Trump Allegedly Reduces Financial Support for Publisher of Esteemed Nature Journals and Scientific American Magazine

The staff break rooms within federal agencies like the National Institutes of Health may soon get a lot less interesting. According to a report from Axios, the Trump administration has canceled funding and contracts to Springer Nature, including payments for subscriptions to the company’s publications, which include the magazine Scientific American and prominent peer-reviewed research journals under the Nature portfolio.

Per Axios, the total contract cuts amount to millions worth of funding for Springer Nature. According to data compiled via USA Spending, the open data source of federal spending information, Springer Nature currently has 19 active contracts with federal agencies, including a $5.2 million contract to provide subscriptions to the company’s portfolios of journals. Springer Nature declined to comment when contacted by Gizmodo.

Trump’s attack on Springer shouldn’t come as too much of a shock. Earlier this year, the Department of Justice sent letters to medical journals for being “partisan” in the eyes of the administration, in part for promoting “woke” science, like saying climate change is real or that trans people exist. Prior reports indicated that CHEST, a peer-reviewed publication on pulmonary care published by the American College of Chest Physicians, as well as several other publications, received threatening letters accusing them of publishing work influenced by “advertisement (under postal code) or sponsorship (under relevant fraud regulations).”

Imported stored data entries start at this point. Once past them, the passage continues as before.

$ cat config.mk
export PLATFORM = sky130hd
export DESIGN_NAME = chip8_writeback
export DESIGN_NICKNAME = d
export VERILOG_FILES = /design/src/rtl/chip8_writeback.sv
export SDC_FILE = /design/constraint.sdc
export NUM_CORES = 1
export LEC_CHECK = 0
export CAP_MARGIN = 25
export CORE_UTILIZATION = 43
export CTS_CLUSTER_DIAMETER = 150
export DETAILED_ROUTE_END_ITERATION = 16
export HOLD_SLACK_MARGIN = 0.12
export PLACE_DENSITY = 0.81
export RECOVER_POWER = 25
export SYNTH_ARGS = -nofsm -noshare
export SYNTH_HDL_FRONTEND = slang
export SYNTH_SLANG_ARGS = --single-unit
$ cat constraint.sdc
create_clock -name clk -period 2.85 [get_ports clk]
set_input_delay 0.285 -clock clk [delete_from_list [all_inputs] [get_ports clk]]
set_output_delay 0.285 -clock clk [all_outputs]
set_load 0.02 [all_outputs]
$ cat src/rtl/chip8_writeback.sv
// CHIP-8 writeback stage: retires execute results into the V register file write port,
// sequences the VF flag second write and the FX65 load burst, and owns the I register.
module chip8_writeback #(
    parameter int DATA_W = 8,
    parameter int NREGS  = 16,
    parameter int I_W    = 16,
    parameter int I_INC  = 0,
    localparam int RA_W  = $clog2(NREGS)
) (
    input  logic              clk,
    input  logic              rst,
    input  logic              in_valid,
    output logic              in_ready,
    input  logic [1:0]        in_op,
    input  logic [RA_W-1:0]   in_rd,
    input  logic [DATA_W-1:0] in_data,
    input  logic              in_flag_we,
    input  logic              in_flag,
    input  logic [I_W-1:0]    in_i_data,
    input  logic              mem_valid,
    output logic              mem_ready,
    input  logic [DATA_W-1:0] mem_data,
    output logic              rf_we,
    output logic [RA_W-1:0]   rf_waddr,
    output logic [DATA_W-1:0] rf_wdata,
    output logic [I_W-1:0]    i_reg,
    output logic              retire
);

    typedef enum logic [1:0] {
        ST_IDLE  = 2'd0,
        ST_FLAG  = 2'd1,
        ST_BURST = 2'd2
    } state_t;

    localparam logic [1:0]      OP_NONE  = 2'd0;
    localparam logic [1:0]      OP_REG   = 2'd1;
    localparam logic [1:0]      OP_IREG  = 2'd2;
    localparam logic [1:0]      OP_BURST = 2'd3;
    localparam logic [RA_W-1:0] FLAG_IDX = RA_W'(NREGS - 1);
    localparam logic            INC_EN   = (I_INC != 0);

    state_t            state_q, state_d;
    logic              rf_we_q, rf_we_d;
    logic [RA_W-1:0]   rf_waddr_q, rf_waddr_d;
    logic [DATA_W-1:0] rf_wdata_q, rf_wdata_d;
    logic [I_W-1:0]    i_q, i_d;
    logic              retire_q, retire_d;
    logic [RA_W-1:0]   cnt_q, cnt_d;
    logic [RA_W-1:0]   x_q, x_d;
    logic              flag_q, flag_d;
    logic              accept_s;
    logic              last_beat_s;

    assign in_ready    = (state_q == ST_IDLE) && rst;
    assign mem_ready   = (state_q == ST_BURST) && rst;
    assign accept_s    = in_valid && in_ready;
    assign last_beat_s = mem_valid && (cnt_q == x_q);

    assign rf_we    = rf_we_q;
    assign rf_waddr = rf_waddr_q;
    assign rf_wdata = rf_wdata_q;
    assign i_reg    = i_q;
    assign retire   = retire_q;

    // State and registered outputs; reset drops any pending flag/burst work.
    always_ff @(posedge clk) begin
        if (!rst) begin
            state_q    <= ST_IDLE;
            rf_we_q    <= 1'b0;
            rf_waddr_q <= '0;
            rf_wdata_q <= '0;
            i_q        <= '0;
            retire_q   <= 1'b0;
            cnt_q      <= '0;
            x_q        <= '0;
            flag_q     <= 1'b0;
        end else begin
            state_q    <= state_d;
            rf_we_q    <= rf_we_d;
            rf_waddr_q <= rf_waddr_d;
            rf_wdata_q <= rf_wdata_d;
            i_q        <= i_d;
            retire_q   <= retire_d;
            cnt_q      <= cnt_d;
            x_q        <= x_d;
            flag_q     <= flag_d;
        end
    end

    // Next-state selection.
    always_comb begin
        state_d = state_q;
        case (state_q)
            ST_IDLE: begin
                if (accept_s && in_op == OP_BURST) begin
                    state_d = ST_BURST;
                end else if (accept_s && in_op == OP_REG && in_flag_we) begin
                    state_d = ST_FLAG;
                end else begin
                    state_d = ST_IDLE;
                end
            end
            ST_FLAG:  state_d = ST_IDLE;
            ST_BURST: begin
                if (last_beat_s) begin
                    state_d = ST_IDLE;
                end else begin
                    state_d = ST_BURST;
                end
            end
            default:  state_d = ST_IDLE;
        endcase
    end

    // Write port, retire, I register and burst bookkeeping; address/data hold when idle.
    always_comb begin
        rf_we_d    = 1'b0;
        rf_waddr_d = rf_waddr_q;
        rf_wdata_d = rf_wdata_q;
        i_d        = i_q;
        retire_d   = 1'b0;
        cnt_d      = cnt_q;
        x_d        = x_q;
        flag_d     = flag_q;
        case (state_q)
            ST_IDLE: begin
                if (accept_s) begin
                    case (in_op)
                        OP_NONE: retire_d = 1'b1;
                        OP_REG: begin
                            rf_we_d    = 1'b1;
                            rf_waddr_d = in_rd;
                            rf_wdata_d = in_data;
                            retire_d   = !in_flag_we;
                            flag_d     = in_flag;
                        end
                        OP_IREG: begin
                            i_d      = in_i_data;
                            retire_d = 1'b1;
                        end
                        OP_BURST: begin
                            cnt_d = '0;
                            x_d   = in_rd;
                        end
                        default: retire_d = 1'b0;
                    endcase
                end else begin
                    retire_d = 1'b0;
                end
            end
            ST_FLAG: begin
                rf_we_d    = 1'b1;
                rf_waddr_d = FLAG_IDX;
                rf_wdata_d = {{(DATA_W-1){1'b0}}, flag_q};
                retire_d   = 1'b1;
            end
            ST_BURST: begin
                if (mem_valid) begin
                    rf_we_d    = 1'b1;
                    rf_waddr_d = cnt_q;
                    rf_wdata_d = mem_data;
                    cnt_d      = cnt_q + RA_W'(1);
                    retire_d   = last_beat_s;
                    // COSMAC quirk: I advances past the loaded registers, wrapping at 2^I_W.
                    if (last_beat_s && INC_EN) begin
                        i_d = i_q + I_W'(x_q) + I_W'(1);
                    end else begin
                        i_d = i_q;
                    end
                end else begin
                    rf_we_d = 1'b0;
                end
            end
            default: rf_we_d = 1'b0;
        endcase
    end

endmodule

Springer received a letter as well, per Axios. In addition to questioning the editorial practices of the publisher, it also alleged that Springer had ties to China and was censoring information at the behest of the Chinese Communist Party. Around the same time, Donald Trump Jr. called for the Department of Government Efficiency to end contracts with Springer Nature because it “pushed gender insanity.”

Attacking Springer for publishing legitimate research that doesn’t match the preferred positions of the administration is a pretty terrible reason to cut off access to the information provided by the company’s wealth of journals. But Springer is not without its issues. In 2017, the company was accused of restricting access to some research in China, and has issued tons of retractions of research in recent years due to issues with its peer-review process.

For what it’s worth, most of those threatening letters from the DOJ were signed by then US Attorney Ed Martin, who also threatened to investigate people who criticized Elon Musk and threatened to pull Wikipedia’s nonprofit status. Martin resigned from that role last month (and handed over the reins to Fox News host Jeanine Pirro of all people). Not much has come from those threats thus far, though they undoubtedly have a chilling effect on the publishers that received them, as any legal challenge from the government would surely be drawn out and expensive.